Data under study:
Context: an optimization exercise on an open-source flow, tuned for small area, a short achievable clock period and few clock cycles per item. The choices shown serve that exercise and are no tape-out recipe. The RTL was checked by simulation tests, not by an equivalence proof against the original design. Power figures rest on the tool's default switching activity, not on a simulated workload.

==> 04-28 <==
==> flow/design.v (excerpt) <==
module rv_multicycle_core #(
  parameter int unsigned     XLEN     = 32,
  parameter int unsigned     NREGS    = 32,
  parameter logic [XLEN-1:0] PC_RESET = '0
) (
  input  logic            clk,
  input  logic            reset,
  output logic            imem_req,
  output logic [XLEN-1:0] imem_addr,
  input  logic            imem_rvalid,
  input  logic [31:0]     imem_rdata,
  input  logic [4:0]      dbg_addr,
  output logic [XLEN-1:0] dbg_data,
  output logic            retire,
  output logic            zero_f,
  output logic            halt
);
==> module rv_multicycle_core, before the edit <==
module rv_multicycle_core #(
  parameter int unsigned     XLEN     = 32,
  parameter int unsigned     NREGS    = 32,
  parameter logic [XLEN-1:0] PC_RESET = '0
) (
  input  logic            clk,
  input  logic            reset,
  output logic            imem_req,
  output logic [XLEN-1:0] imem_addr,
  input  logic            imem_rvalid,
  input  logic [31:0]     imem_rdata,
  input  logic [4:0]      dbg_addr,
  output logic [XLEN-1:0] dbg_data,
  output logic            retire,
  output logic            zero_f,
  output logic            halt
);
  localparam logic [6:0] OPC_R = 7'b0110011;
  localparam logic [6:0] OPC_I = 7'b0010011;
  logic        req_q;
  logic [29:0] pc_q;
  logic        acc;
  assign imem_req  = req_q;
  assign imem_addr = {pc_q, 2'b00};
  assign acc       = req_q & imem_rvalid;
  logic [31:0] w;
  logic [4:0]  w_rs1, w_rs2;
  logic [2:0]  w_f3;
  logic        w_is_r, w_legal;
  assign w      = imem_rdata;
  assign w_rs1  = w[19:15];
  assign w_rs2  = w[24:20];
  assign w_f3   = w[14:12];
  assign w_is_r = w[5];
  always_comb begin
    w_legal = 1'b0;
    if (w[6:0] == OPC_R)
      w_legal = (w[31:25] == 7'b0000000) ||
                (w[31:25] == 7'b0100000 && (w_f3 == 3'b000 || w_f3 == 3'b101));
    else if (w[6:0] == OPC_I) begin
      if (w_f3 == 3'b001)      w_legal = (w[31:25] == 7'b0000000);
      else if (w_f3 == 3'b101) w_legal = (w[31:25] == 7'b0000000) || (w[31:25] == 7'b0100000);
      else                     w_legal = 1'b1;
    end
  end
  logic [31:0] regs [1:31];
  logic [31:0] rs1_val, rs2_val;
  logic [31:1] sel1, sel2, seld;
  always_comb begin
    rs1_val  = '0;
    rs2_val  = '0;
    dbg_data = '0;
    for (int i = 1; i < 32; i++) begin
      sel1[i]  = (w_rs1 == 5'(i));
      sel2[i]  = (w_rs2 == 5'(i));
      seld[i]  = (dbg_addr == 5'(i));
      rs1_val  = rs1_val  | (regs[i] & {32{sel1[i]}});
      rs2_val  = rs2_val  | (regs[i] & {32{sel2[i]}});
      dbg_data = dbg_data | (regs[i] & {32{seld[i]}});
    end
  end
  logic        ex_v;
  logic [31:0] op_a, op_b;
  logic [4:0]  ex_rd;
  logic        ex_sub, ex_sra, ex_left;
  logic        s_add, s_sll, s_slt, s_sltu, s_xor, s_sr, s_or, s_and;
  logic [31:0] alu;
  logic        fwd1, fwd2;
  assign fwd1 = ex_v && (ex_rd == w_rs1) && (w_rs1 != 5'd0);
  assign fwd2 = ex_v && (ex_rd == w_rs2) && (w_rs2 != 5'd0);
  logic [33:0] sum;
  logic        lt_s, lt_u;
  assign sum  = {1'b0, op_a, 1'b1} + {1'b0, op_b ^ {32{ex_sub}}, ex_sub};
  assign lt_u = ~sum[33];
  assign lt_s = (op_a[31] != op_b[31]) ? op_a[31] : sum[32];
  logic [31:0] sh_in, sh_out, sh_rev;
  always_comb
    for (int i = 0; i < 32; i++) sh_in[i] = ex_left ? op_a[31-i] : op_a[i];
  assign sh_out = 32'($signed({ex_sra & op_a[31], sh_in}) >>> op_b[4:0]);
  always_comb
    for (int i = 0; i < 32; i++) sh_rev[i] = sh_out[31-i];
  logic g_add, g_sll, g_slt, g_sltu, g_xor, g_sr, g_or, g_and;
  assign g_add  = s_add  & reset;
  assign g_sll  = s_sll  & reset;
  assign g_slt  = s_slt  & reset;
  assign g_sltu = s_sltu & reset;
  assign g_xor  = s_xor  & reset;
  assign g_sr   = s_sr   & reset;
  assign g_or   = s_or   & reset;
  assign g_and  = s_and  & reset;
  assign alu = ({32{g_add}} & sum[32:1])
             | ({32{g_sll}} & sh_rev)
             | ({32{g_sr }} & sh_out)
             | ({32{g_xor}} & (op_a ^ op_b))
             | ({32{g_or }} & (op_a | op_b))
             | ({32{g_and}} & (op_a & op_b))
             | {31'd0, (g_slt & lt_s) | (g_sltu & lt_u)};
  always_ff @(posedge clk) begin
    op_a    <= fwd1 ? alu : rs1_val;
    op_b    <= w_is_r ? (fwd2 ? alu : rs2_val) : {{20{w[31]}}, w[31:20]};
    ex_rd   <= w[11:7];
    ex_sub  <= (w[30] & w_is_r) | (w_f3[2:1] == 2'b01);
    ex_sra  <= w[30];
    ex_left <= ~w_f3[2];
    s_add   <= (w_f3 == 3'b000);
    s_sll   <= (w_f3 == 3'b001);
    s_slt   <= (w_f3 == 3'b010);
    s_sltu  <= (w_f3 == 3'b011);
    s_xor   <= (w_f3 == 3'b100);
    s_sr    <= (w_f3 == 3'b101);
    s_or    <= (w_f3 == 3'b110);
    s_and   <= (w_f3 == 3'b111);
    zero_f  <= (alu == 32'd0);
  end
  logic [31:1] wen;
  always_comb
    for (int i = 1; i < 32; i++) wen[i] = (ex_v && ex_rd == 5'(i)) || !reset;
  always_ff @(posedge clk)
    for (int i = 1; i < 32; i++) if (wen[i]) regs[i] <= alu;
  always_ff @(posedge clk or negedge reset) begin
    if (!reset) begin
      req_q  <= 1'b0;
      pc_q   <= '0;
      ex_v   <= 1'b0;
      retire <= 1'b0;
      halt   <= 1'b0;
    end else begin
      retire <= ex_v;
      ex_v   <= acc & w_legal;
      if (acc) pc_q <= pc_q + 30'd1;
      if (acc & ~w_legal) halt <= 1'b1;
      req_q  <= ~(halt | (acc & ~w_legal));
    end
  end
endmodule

* * *

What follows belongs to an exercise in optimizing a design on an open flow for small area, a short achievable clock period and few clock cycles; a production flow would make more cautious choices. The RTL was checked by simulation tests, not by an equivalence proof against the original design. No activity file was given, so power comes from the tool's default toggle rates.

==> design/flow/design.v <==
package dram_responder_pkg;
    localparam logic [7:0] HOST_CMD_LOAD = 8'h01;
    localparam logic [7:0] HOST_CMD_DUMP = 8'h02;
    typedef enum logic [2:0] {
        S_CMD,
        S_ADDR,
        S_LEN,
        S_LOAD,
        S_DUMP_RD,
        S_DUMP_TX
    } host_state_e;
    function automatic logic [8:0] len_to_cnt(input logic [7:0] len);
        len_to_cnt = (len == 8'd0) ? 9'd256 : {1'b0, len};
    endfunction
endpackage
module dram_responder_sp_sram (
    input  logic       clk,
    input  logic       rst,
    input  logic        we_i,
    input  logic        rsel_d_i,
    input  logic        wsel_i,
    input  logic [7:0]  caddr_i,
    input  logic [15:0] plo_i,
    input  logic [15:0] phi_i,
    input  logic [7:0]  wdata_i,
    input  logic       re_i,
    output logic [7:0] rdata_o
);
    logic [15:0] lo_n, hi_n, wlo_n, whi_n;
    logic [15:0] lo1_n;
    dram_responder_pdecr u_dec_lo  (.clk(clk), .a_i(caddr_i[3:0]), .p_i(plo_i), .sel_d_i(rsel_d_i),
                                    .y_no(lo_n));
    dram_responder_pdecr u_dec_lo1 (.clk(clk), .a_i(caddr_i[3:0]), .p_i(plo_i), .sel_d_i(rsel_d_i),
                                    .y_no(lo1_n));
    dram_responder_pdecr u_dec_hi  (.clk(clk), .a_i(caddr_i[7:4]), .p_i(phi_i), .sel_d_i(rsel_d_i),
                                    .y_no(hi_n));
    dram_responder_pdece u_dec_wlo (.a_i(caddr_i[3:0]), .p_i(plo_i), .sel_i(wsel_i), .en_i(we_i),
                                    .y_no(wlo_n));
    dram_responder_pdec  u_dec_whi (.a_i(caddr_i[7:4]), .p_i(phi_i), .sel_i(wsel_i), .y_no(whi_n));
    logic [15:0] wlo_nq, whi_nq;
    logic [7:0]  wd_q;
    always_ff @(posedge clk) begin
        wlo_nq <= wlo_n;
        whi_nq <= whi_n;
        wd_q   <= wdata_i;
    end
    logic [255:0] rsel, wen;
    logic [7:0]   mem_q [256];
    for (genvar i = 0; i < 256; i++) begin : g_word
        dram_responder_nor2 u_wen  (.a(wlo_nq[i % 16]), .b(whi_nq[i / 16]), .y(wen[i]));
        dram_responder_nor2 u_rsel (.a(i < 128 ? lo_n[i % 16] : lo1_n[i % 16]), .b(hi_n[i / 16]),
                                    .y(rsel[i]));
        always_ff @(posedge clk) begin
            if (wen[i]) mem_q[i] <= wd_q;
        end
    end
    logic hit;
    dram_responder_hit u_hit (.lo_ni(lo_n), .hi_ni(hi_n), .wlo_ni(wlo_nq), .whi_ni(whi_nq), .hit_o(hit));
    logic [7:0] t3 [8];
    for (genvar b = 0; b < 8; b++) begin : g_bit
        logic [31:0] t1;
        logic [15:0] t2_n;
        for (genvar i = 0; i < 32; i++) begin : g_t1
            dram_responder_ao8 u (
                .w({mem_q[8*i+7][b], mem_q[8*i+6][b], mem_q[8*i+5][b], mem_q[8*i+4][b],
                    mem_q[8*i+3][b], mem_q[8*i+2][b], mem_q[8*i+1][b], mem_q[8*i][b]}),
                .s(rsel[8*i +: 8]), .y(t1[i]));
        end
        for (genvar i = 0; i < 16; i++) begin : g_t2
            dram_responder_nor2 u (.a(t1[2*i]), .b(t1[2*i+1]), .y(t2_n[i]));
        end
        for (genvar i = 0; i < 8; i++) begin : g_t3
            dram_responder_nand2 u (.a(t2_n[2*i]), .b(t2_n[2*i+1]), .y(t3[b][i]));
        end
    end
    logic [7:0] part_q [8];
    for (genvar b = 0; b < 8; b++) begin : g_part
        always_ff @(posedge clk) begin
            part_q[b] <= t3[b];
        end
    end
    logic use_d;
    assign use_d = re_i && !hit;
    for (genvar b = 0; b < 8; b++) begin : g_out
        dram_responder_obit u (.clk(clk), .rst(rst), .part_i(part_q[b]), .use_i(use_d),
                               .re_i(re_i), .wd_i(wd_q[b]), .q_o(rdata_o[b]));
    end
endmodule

...

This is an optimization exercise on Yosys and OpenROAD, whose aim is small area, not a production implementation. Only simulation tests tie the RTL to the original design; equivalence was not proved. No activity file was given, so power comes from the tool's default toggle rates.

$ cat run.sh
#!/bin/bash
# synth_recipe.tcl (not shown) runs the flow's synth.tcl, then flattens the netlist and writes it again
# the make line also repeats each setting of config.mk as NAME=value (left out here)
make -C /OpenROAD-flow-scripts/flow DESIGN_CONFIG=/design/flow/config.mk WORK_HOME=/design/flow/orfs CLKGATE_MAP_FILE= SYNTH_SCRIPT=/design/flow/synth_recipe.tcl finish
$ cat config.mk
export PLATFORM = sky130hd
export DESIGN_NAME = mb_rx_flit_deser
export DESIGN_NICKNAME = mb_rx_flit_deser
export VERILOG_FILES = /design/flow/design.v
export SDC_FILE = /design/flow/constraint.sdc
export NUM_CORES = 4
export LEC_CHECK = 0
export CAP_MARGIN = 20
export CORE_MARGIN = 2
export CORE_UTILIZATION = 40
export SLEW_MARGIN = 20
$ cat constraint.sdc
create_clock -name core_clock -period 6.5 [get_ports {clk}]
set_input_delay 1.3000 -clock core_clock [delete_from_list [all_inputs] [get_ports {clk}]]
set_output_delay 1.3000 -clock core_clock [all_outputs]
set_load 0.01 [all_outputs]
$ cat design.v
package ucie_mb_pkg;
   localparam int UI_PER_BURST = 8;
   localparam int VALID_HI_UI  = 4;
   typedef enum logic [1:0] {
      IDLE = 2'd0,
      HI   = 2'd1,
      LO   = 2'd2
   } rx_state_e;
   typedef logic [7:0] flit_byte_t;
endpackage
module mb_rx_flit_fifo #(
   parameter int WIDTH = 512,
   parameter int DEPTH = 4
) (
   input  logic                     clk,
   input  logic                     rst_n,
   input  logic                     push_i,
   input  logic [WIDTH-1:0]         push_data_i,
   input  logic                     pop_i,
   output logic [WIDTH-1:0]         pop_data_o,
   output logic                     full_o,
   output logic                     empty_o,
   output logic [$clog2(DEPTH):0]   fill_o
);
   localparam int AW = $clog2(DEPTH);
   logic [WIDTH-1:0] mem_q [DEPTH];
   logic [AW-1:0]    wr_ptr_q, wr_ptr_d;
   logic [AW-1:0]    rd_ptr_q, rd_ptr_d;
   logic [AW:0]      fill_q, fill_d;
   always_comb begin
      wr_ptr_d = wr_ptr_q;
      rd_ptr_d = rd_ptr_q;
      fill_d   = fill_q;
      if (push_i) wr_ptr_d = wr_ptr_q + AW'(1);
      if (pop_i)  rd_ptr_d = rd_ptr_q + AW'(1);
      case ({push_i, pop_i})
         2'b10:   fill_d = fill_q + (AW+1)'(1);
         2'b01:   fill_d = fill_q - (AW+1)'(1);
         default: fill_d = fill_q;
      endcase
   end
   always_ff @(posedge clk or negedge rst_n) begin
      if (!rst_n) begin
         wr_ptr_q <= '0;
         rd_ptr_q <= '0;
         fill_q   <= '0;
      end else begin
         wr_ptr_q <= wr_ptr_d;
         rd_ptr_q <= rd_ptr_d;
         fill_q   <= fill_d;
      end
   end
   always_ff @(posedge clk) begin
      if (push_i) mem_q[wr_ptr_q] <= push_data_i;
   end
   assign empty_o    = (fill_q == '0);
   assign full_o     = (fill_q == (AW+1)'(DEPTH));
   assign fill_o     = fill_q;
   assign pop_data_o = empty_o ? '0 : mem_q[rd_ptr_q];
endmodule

What you need to do: Take from the material every line that holds "negedge".

Answer section:
  always_ff @(posedge clk or negedge reset) begin
   always_ff @(posedge clk or negedge rst_n) begin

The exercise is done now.